Code for PulseRL: Enabling Offline Reinforcement Learning for Digital Marketing Systems via Conservative Q-Learning.
In this repository we provide code for PulseRL offline experiments described in the paper. Part of our code is built on top of the CQL repository.
First install install Python 3.x. The remaining dependencies can be installed by executing the following command:
sh dependencies.sh
We use a customized version of ray, to fix some bugs in the desired features. The above script will build Ray from source available here, among others dependencies.
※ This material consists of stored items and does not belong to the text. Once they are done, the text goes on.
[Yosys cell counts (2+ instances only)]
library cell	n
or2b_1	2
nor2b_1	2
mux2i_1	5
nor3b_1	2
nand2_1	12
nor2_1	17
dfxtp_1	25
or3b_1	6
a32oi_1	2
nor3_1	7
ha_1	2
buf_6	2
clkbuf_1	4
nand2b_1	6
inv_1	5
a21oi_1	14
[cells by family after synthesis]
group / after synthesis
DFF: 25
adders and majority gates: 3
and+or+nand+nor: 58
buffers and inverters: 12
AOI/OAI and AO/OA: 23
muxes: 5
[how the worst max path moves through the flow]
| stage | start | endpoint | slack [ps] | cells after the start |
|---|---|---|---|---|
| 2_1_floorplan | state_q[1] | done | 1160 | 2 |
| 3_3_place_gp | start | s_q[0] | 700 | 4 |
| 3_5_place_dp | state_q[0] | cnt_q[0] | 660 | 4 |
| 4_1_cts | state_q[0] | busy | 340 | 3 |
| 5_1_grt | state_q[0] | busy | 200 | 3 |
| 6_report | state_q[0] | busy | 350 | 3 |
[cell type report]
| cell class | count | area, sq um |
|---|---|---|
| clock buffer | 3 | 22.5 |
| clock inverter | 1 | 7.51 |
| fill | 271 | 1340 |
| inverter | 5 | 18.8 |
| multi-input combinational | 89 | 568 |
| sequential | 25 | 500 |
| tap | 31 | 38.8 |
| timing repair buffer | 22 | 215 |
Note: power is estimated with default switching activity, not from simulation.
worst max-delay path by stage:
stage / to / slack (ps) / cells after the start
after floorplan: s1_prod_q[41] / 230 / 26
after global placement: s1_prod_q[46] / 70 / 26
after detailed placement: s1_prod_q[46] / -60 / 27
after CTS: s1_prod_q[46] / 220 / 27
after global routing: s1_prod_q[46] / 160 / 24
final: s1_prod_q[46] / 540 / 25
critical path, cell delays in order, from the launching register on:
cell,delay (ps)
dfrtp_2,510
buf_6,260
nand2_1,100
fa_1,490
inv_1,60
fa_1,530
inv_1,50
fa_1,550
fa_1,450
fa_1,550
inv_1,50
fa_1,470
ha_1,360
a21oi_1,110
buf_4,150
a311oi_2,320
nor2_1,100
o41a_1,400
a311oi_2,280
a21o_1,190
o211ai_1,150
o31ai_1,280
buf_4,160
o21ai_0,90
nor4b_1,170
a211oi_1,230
==> src/rtl/player_life_pkg.sv <==
// Shared types and default constants for the per-player life manager.
package player_life_pkg;

   typedef enum logic [1:0] {
      ALIVE,
      INVULN,
      GAME_OVER
   } life_state_t;

   localparam int START_LIVES_D   = 3;
   localparam int MAX_LIVES_D     = 7;
   localparam int LIVES_W_D       = 3;
   localparam int INVULN_FRAMES_D = 90;
   localparam int BLINK_FRAMES_D  = 4;

   function automatic int cnt_w(input int n);
      return (n > 1) ? $clog2(n) : 1;
   endfunction

endpackage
Download and extract the provided processed dataset into the folder data
. The experiments featured in the paper can be executed by running the provided bash script, as follows:
sh train_model.sh -m <MODEL>
Where available models are: "BC", "DQN", "CQL". The respective models configuration files can be found at models/<MODEL>_model.yaml
.
If you want to evaluate an already trained model, you can run the following:
sh evaluation.sh -m <MODEL> -d <DATASET_NAME> -v <DATASET_VERSION> -i <TRAIN_ID> -w <NUM_WORKERS>
To train the reward predictor model, you can run:
sh train_reward_pred_model.sh
To view the training and evaluation graphs, just run:
tensorboard --logdir models/
In case of any questions, bugs, suggestions or improvements, please feel free to open an issue.